# What is required
A word-for-word restatement of the data is what is needed.
########################################
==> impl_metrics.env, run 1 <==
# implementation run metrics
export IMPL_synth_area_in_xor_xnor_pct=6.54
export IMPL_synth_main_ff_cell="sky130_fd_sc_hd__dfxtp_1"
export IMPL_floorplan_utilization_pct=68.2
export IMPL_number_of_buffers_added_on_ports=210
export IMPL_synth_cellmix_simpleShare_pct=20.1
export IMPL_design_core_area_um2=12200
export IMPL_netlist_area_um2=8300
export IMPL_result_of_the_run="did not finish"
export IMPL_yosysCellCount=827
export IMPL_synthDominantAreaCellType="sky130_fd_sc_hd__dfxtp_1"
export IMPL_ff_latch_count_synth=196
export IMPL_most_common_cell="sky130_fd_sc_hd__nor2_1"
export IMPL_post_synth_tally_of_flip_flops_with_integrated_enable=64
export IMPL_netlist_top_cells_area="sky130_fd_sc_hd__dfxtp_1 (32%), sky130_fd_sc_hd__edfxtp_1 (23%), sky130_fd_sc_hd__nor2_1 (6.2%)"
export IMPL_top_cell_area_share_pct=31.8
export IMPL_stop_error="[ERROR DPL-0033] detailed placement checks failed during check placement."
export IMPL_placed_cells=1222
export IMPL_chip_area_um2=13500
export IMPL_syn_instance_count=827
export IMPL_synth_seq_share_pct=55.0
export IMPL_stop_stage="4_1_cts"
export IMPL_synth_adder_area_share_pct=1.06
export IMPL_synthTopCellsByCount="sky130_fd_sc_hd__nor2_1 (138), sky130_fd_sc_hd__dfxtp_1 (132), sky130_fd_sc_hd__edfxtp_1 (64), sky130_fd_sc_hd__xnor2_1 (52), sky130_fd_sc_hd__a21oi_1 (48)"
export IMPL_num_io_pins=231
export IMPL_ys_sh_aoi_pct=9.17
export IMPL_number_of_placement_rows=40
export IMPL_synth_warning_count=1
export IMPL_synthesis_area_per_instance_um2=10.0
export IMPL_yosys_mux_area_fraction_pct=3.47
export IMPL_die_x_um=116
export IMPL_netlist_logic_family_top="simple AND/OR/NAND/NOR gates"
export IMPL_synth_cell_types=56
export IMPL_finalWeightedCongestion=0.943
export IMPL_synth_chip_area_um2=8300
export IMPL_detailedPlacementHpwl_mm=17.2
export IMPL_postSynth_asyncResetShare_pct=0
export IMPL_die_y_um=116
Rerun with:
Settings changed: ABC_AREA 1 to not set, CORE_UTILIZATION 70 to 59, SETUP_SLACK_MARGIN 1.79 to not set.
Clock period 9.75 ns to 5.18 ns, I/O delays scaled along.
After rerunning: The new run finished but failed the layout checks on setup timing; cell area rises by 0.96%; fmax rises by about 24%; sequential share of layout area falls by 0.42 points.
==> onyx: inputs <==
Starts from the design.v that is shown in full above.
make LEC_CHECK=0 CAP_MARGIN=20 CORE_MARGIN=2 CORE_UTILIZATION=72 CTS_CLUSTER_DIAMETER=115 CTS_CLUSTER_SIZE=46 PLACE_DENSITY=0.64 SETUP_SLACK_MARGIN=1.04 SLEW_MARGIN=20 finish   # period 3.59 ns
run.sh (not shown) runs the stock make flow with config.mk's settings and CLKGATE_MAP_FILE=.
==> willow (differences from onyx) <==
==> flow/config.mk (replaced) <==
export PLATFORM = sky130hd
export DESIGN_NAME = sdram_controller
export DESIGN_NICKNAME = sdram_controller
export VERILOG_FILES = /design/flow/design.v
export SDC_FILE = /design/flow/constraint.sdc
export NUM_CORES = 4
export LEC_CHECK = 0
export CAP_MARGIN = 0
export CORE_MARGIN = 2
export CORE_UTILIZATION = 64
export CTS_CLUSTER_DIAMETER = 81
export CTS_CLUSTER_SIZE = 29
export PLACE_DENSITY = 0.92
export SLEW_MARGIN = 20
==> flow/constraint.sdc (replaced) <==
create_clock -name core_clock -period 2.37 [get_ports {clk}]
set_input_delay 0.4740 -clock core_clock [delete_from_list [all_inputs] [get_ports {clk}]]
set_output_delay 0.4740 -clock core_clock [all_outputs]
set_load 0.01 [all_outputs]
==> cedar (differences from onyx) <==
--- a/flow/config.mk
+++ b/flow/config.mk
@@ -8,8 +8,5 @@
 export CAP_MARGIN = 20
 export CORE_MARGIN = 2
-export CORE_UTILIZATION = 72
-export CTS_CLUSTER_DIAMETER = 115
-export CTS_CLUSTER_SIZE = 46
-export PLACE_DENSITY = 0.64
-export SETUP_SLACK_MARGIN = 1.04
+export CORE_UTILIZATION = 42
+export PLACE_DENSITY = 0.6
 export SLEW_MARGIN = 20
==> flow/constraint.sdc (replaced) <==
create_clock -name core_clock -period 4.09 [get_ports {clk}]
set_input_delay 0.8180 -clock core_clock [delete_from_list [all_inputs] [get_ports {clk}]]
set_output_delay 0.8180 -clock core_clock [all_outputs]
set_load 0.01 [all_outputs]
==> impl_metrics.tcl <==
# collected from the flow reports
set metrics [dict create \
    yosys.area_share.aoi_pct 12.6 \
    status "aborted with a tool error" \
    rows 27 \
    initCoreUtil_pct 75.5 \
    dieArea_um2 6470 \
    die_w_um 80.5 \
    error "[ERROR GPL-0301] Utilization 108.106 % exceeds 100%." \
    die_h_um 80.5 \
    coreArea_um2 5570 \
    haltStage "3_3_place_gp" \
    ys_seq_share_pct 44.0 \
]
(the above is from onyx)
########################################
# Solved problem
==> impl_metrics.env, run 1 <==
# implementation run metrics
export IMPL_synth_area_in_xor_xnor_pct=6.54
export IMPL_synth_main_ff_cell="sky130_fd_sc_hd__dfxtp_1"
export IMPL_floorplan_utilization_pct=68.2
export IMPL_number_of_buffers_added_on_ports=210
export IMPL_synth_cellmix_simpleShare_pct=20.1
export IMPL_design_core_area_um2=12200
export IMPL_netlist_area_um2=8300
export IMPL_result_of_the_run="did not finish"
export IMPL_yosysCellCount=827
export IMPL_synthDominantAreaCellType="sky130_fd_sc_hd__dfxtp_1"
export IMPL_ff_latch_count_synth=196
export IMPL_most_common_cell="sky130_fd_sc_hd__nor2_1"
export IMPL_post_synth_tally_of_flip_flops_with_integrated_enable=64
export IMPL_netlist_top_cells_area="sky130_fd_sc_hd__dfxtp_1 (32%), sky130_fd_sc_hd__edfxtp_1 (23%), sky130_fd_sc_hd__nor2_1 (6.2%)"
export IMPL_top_cell_area_share_pct=31.8
export IMPL_stop_error="[ERROR DPL-0033] detailed placement checks failed during check placement."
export IMPL_placed_cells=1222
export IMPL_chip_area_um2=13500
export IMPL_syn_instance_count=827
export IMPL_synth_seq_share_pct=55.0
export IMPL_stop_stage="4_1_cts"
export IMPL_synth_adder_area_share_pct=1.06
export IMPL_synthTopCellsByCount="sky130_fd_sc_hd__nor2_1 (138), sky130_fd_sc_hd__dfxtp_1 (132), sky130_fd_sc_hd__edfxtp_1 (64), sky130_fd_sc_hd__xnor2_1 (52), sky130_fd_sc_hd__a21oi_1 (48)"
export IMPL_num_io_pins=231
export IMPL_ys_sh_aoi_pct=9.17
export IMPL_number_of_placement_rows=40
export IMPL_synth_warning_count=1
export IMPL_synthesis_area_per_instance_um2=10.0
export IMPL_yosys_mux_area_fraction_pct=3.47
export IMPL_die_x_um=116
export IMPL_netlist_logic_family_top="simple AND/OR/NAND/NOR gates"
export IMPL_synth_cell_types=56
export IMPL_finalWeightedCongestion=0.943
export IMPL_synth_chip_area_um2=8300
export IMPL_detailedPlacementHpwl_mm=17.2
export IMPL_postSynth_asyncResetShare_pct=0
export IMPL_die_y_um=116
Rerun with:
Settings changed: ABC_AREA 1 to not set, CORE_UTILIZATION 70 to 59, SETUP_SLACK_MARGIN 1.79 to not set.
Clock period 9.75 ns to 5.18 ns, I/O delays scaled along.
After rerunning: The new run finished but failed the layout checks on setup timing; cell area rises by 0.96%; fmax rises by about 24%; sequential share of layout area falls by 0.42 points.
==> onyx: inputs <==
Starts from the design.v that is shown in full above.
make LEC_CHECK=0 CAP_MARGIN=20 CORE_MARGIN=2 CORE_UTILIZATION=72 CTS_CLUSTER_DIAMETER=115 CTS_CLUSTER_SIZE=46 PLACE_DENSITY=0.64 SETUP_SLACK_MARGIN=1.04 SLEW_MARGIN=20 finish   # period 3.59 ns
run.sh (not shown) runs the stock make flow with config.mk's settings and CLKGATE_MAP_FILE=.
==> willow (differences from onyx) <==
==> flow/config.mk (replaced) <==
export PLATFORM = sky130hd
export DESIGN_NAME = sdram_controller
export DESIGN_NICKNAME = sdram_controller
export VERILOG_FILES = /design/flow/design.v
export SDC_FILE = /design/flow/constraint.sdc
export NUM_CORES = 4
export LEC_CHECK = 0
export CAP_MARGIN = 0
export CORE_MARGIN = 2
export CORE_UTILIZATION = 64
export CTS_CLUSTER_DIAMETER = 81
export CTS_CLUSTER_SIZE = 29
export PLACE_DENSITY = 0.92
export SLEW_MARGIN = 20
==> flow/constraint.sdc (replaced) <==
create_clock -name core_clock -period 2.37 [get_ports {clk}]
set_input_delay 0.4740 -clock core_clock [delete_from_list [all_inputs] [get_ports {clk}]]
set_output_delay 0.4740 -clock core_clock [all_outputs]
set_load 0.01 [all_outputs]
==> cedar (differences from onyx) <==
--- a/flow/config.mk
+++ b/flow/config.mk
@@ -8,8 +8,5 @@
 export CAP_MARGIN = 20
 export CORE_MARGIN = 2
-export CORE_UTILIZATION = 72
-export CTS_CLUSTER_DIAMETER = 115
-export CTS_CLUSTER_SIZE = 46
-export PLACE_DENSITY = 0.64
-export SETUP_SLACK_MARGIN = 1.04
+export CORE_UTILIZATION = 42
+export PLACE_DENSITY = 0.6
 export SLEW_MARGIN = 20
==> flow/constraint.sdc (replaced) <==
create_clock -name core_clock -period 4.09 [get_ports {clk}]
set_input_delay 0.8180 -clock core_clock [delete_from_list [all_inputs] [get_ports {clk}]]
set_output_delay 0.8180 -clock core_clock [all_outputs]
set_load 0.01 [all_outputs]
==> impl_metrics.tcl <==
# collected from the flow reports
set metrics [dict create \
    yosys.area_share.aoi_pct 12.6 \
    status "aborted with a tool error" \
    rows 27 \
    initCoreUtil_pct 75.5 \
    dieArea_um2 6470 \
    die_w_um 80.5 \
    error "[ERROR GPL-0301] Utilization 108.106 % exceeds 100%." \
    die_h_um 80.5 \
    coreArea_um2 5570 \
    haltStage "3_3_place_gp" \
    ys_seq_share_pct 44.0 \
]
(the above is from onyx)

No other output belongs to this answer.